From mboxrd@z Thu Jan  1 00:00:00 1970
From: Grant Taylor <gtaylor@riverviewtech.net>
Subject: Re: Loopback security...
Date: Fri, 25 Apr 2008 15:00:10 -0500
Message-ID: <4812384A.2040309@riverviewtech.net>
References: <480D47F6.9080808@riverviewtech.net> <480DC570.80303@solutti.com.br> <480DF156.5060801@riverviewtech.net> <480E0CA2.2030902@plouf.fr.eu.org> <480E3FE9.8070008@riverviewtech.net> <480F14C3.3010403@plouf.fr.eu.org>
Mime-Version: 1.0
Content-Transfer-Encoding: 7bit
Return-path: <netfilter-owner@vger.kernel.org>
In-Reply-To: <480F14C3.3010403@plouf.fr.eu.org>
Sender: netfilter-owner@vger.kernel.org
List-ID: <netfilter.vger.kernel.org>
Content-Type: text/plain; charset="us-ascii"; format="flowed"
To: Mail List - Netfilter <netfilter@vger.kernel.org>

On 4/23/2008 5:51 AM, Pascal Hambourg wrote:
> Ah, I see what this is all about.
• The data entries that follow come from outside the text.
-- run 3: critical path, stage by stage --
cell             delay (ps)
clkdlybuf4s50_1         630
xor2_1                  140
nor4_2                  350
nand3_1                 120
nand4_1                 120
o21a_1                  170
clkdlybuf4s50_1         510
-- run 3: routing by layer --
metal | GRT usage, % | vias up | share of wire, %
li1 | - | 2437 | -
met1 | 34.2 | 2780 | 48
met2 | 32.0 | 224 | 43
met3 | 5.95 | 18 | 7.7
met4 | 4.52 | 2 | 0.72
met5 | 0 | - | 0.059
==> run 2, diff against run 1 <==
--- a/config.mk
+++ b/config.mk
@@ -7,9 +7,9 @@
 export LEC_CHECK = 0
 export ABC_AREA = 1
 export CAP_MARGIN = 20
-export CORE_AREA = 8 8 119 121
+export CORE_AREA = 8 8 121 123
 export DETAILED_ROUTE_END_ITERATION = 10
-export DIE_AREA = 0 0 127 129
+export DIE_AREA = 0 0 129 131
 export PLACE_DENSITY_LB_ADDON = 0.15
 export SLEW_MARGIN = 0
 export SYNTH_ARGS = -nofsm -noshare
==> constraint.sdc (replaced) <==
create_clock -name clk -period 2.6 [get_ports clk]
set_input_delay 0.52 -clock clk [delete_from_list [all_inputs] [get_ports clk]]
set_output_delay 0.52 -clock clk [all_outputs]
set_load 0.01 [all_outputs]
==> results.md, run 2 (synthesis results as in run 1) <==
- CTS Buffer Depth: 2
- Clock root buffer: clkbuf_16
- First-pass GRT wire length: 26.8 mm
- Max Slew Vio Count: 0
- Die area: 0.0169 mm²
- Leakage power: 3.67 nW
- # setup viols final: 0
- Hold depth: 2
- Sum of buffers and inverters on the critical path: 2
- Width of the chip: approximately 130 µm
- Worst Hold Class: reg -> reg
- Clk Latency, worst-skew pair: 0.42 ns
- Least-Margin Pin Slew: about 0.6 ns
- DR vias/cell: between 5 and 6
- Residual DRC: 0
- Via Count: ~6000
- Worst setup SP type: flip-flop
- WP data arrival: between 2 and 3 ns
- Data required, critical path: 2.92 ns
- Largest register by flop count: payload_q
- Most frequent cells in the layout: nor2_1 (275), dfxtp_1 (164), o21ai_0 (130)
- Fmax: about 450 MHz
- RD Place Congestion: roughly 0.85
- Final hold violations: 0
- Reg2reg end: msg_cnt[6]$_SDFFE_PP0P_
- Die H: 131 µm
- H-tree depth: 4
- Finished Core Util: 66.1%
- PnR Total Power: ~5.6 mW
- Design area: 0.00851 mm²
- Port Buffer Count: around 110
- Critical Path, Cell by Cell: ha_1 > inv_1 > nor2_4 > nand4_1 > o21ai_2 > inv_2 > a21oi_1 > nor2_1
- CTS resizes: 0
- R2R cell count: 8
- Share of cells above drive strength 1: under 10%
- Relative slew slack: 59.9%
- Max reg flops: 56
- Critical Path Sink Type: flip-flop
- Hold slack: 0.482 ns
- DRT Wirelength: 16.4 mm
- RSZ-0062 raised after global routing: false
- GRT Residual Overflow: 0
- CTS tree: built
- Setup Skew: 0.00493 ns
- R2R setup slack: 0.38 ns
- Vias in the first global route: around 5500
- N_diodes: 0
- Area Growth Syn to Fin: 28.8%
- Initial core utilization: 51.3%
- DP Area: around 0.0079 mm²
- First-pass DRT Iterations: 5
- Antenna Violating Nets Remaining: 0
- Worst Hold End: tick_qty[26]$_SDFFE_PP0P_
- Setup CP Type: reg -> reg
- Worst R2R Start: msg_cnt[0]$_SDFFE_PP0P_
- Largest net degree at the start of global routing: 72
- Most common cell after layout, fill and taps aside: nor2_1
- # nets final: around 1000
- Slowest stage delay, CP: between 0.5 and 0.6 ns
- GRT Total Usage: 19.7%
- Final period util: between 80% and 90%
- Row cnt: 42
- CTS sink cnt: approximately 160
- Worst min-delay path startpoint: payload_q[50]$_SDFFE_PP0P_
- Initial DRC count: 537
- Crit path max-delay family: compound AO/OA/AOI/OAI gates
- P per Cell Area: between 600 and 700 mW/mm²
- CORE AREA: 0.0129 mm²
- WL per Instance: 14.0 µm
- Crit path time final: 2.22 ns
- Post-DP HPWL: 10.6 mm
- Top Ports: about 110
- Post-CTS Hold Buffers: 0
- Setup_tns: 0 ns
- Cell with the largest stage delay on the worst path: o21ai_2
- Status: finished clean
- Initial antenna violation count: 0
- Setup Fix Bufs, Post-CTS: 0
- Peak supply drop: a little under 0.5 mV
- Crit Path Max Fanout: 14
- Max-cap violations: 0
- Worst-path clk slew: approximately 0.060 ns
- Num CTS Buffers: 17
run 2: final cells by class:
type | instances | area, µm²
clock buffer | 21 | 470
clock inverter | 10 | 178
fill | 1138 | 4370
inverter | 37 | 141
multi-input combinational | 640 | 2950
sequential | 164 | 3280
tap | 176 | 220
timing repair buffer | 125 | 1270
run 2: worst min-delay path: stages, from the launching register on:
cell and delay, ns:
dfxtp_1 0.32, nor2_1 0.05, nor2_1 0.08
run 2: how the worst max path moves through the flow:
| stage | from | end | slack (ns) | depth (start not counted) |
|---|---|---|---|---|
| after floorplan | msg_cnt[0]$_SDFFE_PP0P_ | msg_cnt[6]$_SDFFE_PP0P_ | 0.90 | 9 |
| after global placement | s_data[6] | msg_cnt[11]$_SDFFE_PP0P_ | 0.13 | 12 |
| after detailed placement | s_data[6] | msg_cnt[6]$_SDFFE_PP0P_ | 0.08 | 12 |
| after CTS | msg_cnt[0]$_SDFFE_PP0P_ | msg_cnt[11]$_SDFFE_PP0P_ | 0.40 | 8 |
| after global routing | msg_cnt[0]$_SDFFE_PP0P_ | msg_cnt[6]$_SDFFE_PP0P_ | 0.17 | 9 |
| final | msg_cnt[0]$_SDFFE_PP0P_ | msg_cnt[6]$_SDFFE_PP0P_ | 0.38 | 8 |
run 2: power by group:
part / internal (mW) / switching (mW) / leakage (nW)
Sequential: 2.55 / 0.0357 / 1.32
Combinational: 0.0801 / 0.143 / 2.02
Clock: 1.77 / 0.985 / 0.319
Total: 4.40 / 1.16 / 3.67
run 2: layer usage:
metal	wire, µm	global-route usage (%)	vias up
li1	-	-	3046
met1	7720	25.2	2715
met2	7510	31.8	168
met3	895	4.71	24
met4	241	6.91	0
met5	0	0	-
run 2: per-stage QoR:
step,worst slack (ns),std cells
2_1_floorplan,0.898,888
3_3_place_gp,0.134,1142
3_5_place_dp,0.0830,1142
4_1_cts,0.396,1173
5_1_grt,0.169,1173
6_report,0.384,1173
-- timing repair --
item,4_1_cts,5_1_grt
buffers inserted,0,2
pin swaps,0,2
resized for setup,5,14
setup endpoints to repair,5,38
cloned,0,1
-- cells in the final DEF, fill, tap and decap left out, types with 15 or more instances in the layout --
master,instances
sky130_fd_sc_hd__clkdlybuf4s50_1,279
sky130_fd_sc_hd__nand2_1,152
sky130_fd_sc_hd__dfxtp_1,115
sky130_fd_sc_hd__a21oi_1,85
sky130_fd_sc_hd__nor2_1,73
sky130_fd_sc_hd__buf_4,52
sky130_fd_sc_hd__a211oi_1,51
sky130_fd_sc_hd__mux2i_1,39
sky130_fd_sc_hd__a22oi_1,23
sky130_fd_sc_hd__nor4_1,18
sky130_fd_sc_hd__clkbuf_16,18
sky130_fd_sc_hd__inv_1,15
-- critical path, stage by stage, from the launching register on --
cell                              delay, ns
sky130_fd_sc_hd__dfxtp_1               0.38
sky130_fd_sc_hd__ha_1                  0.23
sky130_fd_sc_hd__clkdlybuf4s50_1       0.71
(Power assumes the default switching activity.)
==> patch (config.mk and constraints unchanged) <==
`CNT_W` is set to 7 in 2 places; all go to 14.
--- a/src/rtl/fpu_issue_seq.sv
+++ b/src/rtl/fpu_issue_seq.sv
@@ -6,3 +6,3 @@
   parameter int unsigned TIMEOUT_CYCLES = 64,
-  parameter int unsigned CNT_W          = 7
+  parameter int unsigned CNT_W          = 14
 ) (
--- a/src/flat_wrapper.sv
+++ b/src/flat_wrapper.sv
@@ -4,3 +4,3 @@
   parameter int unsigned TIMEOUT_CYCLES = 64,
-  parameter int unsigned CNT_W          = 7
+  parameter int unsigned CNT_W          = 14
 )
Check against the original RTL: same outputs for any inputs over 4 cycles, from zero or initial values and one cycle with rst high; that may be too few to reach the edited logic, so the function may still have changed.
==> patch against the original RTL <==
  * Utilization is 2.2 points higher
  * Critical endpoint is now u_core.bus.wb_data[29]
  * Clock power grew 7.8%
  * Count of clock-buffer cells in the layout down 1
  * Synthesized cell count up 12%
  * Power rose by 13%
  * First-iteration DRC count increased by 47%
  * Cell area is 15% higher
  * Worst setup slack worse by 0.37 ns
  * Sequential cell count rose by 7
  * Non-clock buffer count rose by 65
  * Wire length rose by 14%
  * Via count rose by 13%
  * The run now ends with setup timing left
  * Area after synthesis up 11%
### src/rtl/dmem_arbiter.sv
// dmem_arbiter: round-robin share of the 8x8 data memory
// between the cpu port (0) and the host port (1).
module dmem_arbiter #(
  parameter int DATA_WIDTH = 8,
  parameter int ADDR_WIDTH = 3
) (
  input  logic                  clk,
  input  logic                  rstn,
  input  logic                  req0,
  input  logic                  wr0,
  input  logic [ADDR_WIDTH-1:0] addr0,
  input  logic [DATA_WIDTH-1:0] wdata0,
  output logic                  gnt0,
  output logic                  rvalid0,
  output logic [DATA_WIDTH-1:0] rdata0,
  input  logic                  req1,
  input  logic                  wr1,
  input  logic [ADDR_WIDTH-1:0] addr1,
  input  logic [DATA_WIDTH-1:0] wdata1,
  output logic                  gnt1,
  output logic                  rvalid1,
  output logic [DATA_WIDTH-1:0] rdata1,
  output logic [ADDR_WIDTH-1:0] mem_addr,
  output logic                  mem_rd_en,
  output logic                  mem_wr_en,
  output logic [DATA_WIDTH-1:0] mem_wdata,
  input  logic [DATA_WIDTH-1:0] mem_rdata,
  output logic                  busy
);

  typedef enum logic [1:0] {
    IDLE    = 2'd0,
    ISSUE   = 2'd1,
    RD_WAIT = 2'd2
  } state_e;

  state_e                state_q;
  logic                  last_gnt_q;
  logic                  id_q;
  logic                  wr_q;
  logic                  gnt0_q;
  logic                  gnt1_q;
  logic                  rvalid0_q;
  logic                  rvalid1_q;
  logic [DATA_WIDTH-1:0] rdata0_q;
  logic [DATA_WIDTH-1:0] rdata1_q;
  logic [ADDR_WIDTH-1:0] mem_addr_q;
  logic                  mem_rd_en_q;
  logic                  mem_wr_en_q;
  logic [DATA_WIDTH-1:0] mem_wdata_q;
  logic                  busy_q;

  logic                  win_d;
  logic                  wr_d;
  logic [ADDR_WIDTH-1:0] addr_d;
  logic [DATA_WIDTH-1:0] wdata_d;

  // Pick the winner: a lone requester wins, a tie
  // goes to the port that was not granted last.
  always_comb begin
    win_d = 1'b0;
    unique case (1'b1)
      (req0 && req1):  win_d = ~last_gnt_q;
      (req1 && !req0): win_d = 1'b1;
      default:         win_d = 1'b0;
    endcase
  end

  // Route the winning port's command fields.
  always_comb begin
    wr_d    = wr0;
    addr_d  = addr0;
    wdata_d = wdata0;
    if (win_d) begin
      wr_d    = wr1;
      addr_d  = addr1;
      wdata_d = wdata1;
    end
  end

  // Arbiter FSM; every output is a register loaded
  // one cycle ahead of the state it belongs to.
  always_ff @(posedge clk or negedge rstn) begin
    if (!rstn) begin
      state_q     <= IDLE;
      last_gnt_q  <= 1'b1;
      id_q        <= 1'b0;
      wr_q        <= 1'b0;
      gnt0_q      <= 1'b0;
      gnt1_q      <= 1'b0;
      rvalid0_q   <= 1'b0;
      rvalid1_q   <= 1'b0;
      rdata0_q    <= '0;
      rdata1_q    <= '0;
      mem_addr_q  <= '0;
      mem_rd_en_q <= 1'b0;
      mem_wr_en_q <= 1'b0;
      mem_wdata_q <= '0;
      busy_q      <= 1'b0;
    end else begin
      gnt0_q      <= 1'b0;
      gnt1_q      <= 1'b0;
      rvalid0_q   <= 1'b0;
      rvalid1_q   <= 1'b0;
      mem_addr_q  <= '0;
      mem_rd_en_q <= 1'b0;
      mem_wr_en_q <= 1'b0;
      mem_wdata_q <= '0;
      unique case (state_q)
        IDLE: begin
          if (req0 || req1) begin
            state_q     <= ISSUE;
            busy_q      <= 1'b1;
            id_q        <= win_d;
            last_gnt_q  <= win_d;
            wr_q        <= wr_d;
            gnt0_q      <= ~win_d;
            gnt1_q      <= win_d;
            mem_addr_q  <= addr_d;
            mem_wr_en_q <= wr_d;
            mem_rd_en_q <= ~wr_d;
            if (wr_d) begin
              mem_wdata_q <= wdata_d;
            end
          end
        end
        ISSUE: begin
          if (wr_q) begin
            state_q <= IDLE;
            busy_q  <= 1'b0;
          end else begin
            state_q <= RD_WAIT;
          end
        end
        RD_WAIT: begin
          state_q <= IDLE;
          busy_q  <= 1'b0;
          if (id_q) begin
            rdata1_q  <= mem_rdata;
            rvalid1_q <= 1'b1;
          end else begin
            rdata0_q  <= mem_rdata;
            rvalid0_q <= 1'b1;
          end
        end
        default: begin
          state_q <= IDLE;
          busy_q  <= 1'b0;
        end
      endcase
    end
  end

  assign gnt0      = gnt0_q;
  assign gnt1      = gnt1_q;
  assign rvalid0   = rvalid0_q;
  assign rvalid1   = rvalid1_q;
  assign rdata0    = rdata0_q;
  assign rdata1    = rdata1_q;
  assign mem_addr  = mem_addr_q;
  assign mem_rd_en = mem_rd_en_q;
  assign mem_wr_en = mem_wr_en_q;
  assign mem_wdata = mem_wdata_q;
  assign busy      = busy_q;

endmodule
==> src/rtl/gry_bin_seq.sv <==
// gry_bin_seq: sequential Gray-to-binary converter.
// Accepts one N-bit Gray word through a valid/ready handshake and resolves
// one binary bit per clock, MSB first. It then holds the result under a
// valid/ready handshake until the consumer takes it. Only one word is in
// flight at a time.
module gry_bin_seq #(
  parameter int N = 8
) (
  input  logic         clk,
  input  logic         rst,
  input  logic         in_valid,
  output logic         in_ready,
  input  logic [N-1:0] gray,
  output logic         out_valid,
  input  logic         out_ready,
  output logic [N-1:0] binary,
  output logic         busy
);

  localparam int IDX_W = $clog2(N);
  localparam logic [IDX_W-1:0] IDX_TOP = IDX_W'(N - 2);

  typedef enum logic [1:0] {
    S_IDLE = 2'd0,
    S_CONV = 2'd1,
    S_DONE = 2'd2
  } state_t;

  state_t           r_state;
  state_t           w_state_next;
  logic [N-1:0]     r_gray;
  logic [N-1:0]     r_work;
  logic [N-1:0]     r_binary;
  logic [IDX_W-1:0] r_idx;

  logic             w_accept;
  logic             w_release;
  logic             w_last;
  logic [IDX_W-1:0] w_idx_up;
  logic             w_bit;
  logic [N-1:0]     w_work_next;

  // Handshake qualifiers and the single-bit XOR step.
  // idx never exceeds N-2, so idx+1 always fits in IDX_W bits.
  assign w_accept  = in_valid && (r_state == S_IDLE);
  assign w_release = out_ready && (r_state == S_DONE);
  assign w_last    = (r_idx == '0);
  assign w_idx_up  = r_idx + IDX_W'(1);
  assign w_bit     = r_work[w_idx_up] ^ r_gray[r_idx];

  // Work word with the current bit resolved; this is what gets committed this cycle.
  always_comb begin
    w_work_next        = r_work;
    w_work_next[r_idx] = w_bit;
  end

  // State register; reset takes effect without waiting for a clock edge.
  always_ff @(posedge clk or posedge rst) begin
    if (rst) begin
      r_state <= S_IDLE;
    end else begin
      r_state <= w_state_next;
    end
  end

  // Next-state logic and the state-decoded handshake/status outputs.
  always_comb begin
    w_state_next = r_state;
    in_ready     = 1'b0;
    out_valid    = 1'b0;
    busy         = 1'b0;
    case (r_state)
      S_IDLE: begin
        in_ready = 1'b1;
        if (w_accept) begin
          w_state_next = S_CONV;
        end
      end
      S_CONV: begin
        busy = 1'b1;
        if (w_last) begin
          w_state_next = S_DONE;
        end
      end
      S_DONE: begin
        out_valid = 1'b1;
        if (w_release) begin
          w_state_next = S_IDLE;
        end
      end
      default: begin
        w_state_next = S_IDLE;
      end
    endcase
  end

  // Datapath: capture on accept, resolve one bit per CONV cycle, and publish on the last bit.
  always_ff @(posedge clk or posedge rst) begin
    if (rst) begin
      r_gray   <= '0;
      r_work   <= '0;
      r_binary <= '0;
      r_idx    <= '0;
    end else begin
      case (r_state)
        S_IDLE: begin
          if (w_accept) begin
            r_gray <= gray;
            // The MSB of the binary value equals the Gray MSB.
            r_work <= {gray[N-1], {(N-1){1'b0}}};
            r_idx  <= IDX_TOP;
          end
        end
        S_CONV: begin
          r_work <= w_work_next;
          if (w_last) begin
            r_binary <= w_work_next;
          end else begin
            r_idx <= r_idx - IDX_W'(1);
          end
        end
        default: begin
          // DONE holds everything until the consumer takes the result.
        end
      endcase
    end
  end

  assign binary = r_binary;

endmodule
The problem is not the loopback 
> interface, it is the loopback address range 127.0.0.0/8. Some RFC states 
> that "127.0.0.0/8 must not be used outside a host", so the routing code 
> in the Linux kernel discards packets with a source or destination 
> address in this range which are sent or received through a non loopback 
> interface.

Ok.  That very clearly explains why I was seeing what I was seeing. 
Thank you.  It also explains that little (if any thing) will get around 
this with the kernel behaving the way that it is.

<snip>

*nod* (to all)

> What behaviour ? Discarding traffic to or from 127.0.0.0./8 on a non 
> loopback interface ? I guess there have been some patches.

Interesting.



Grant. . . .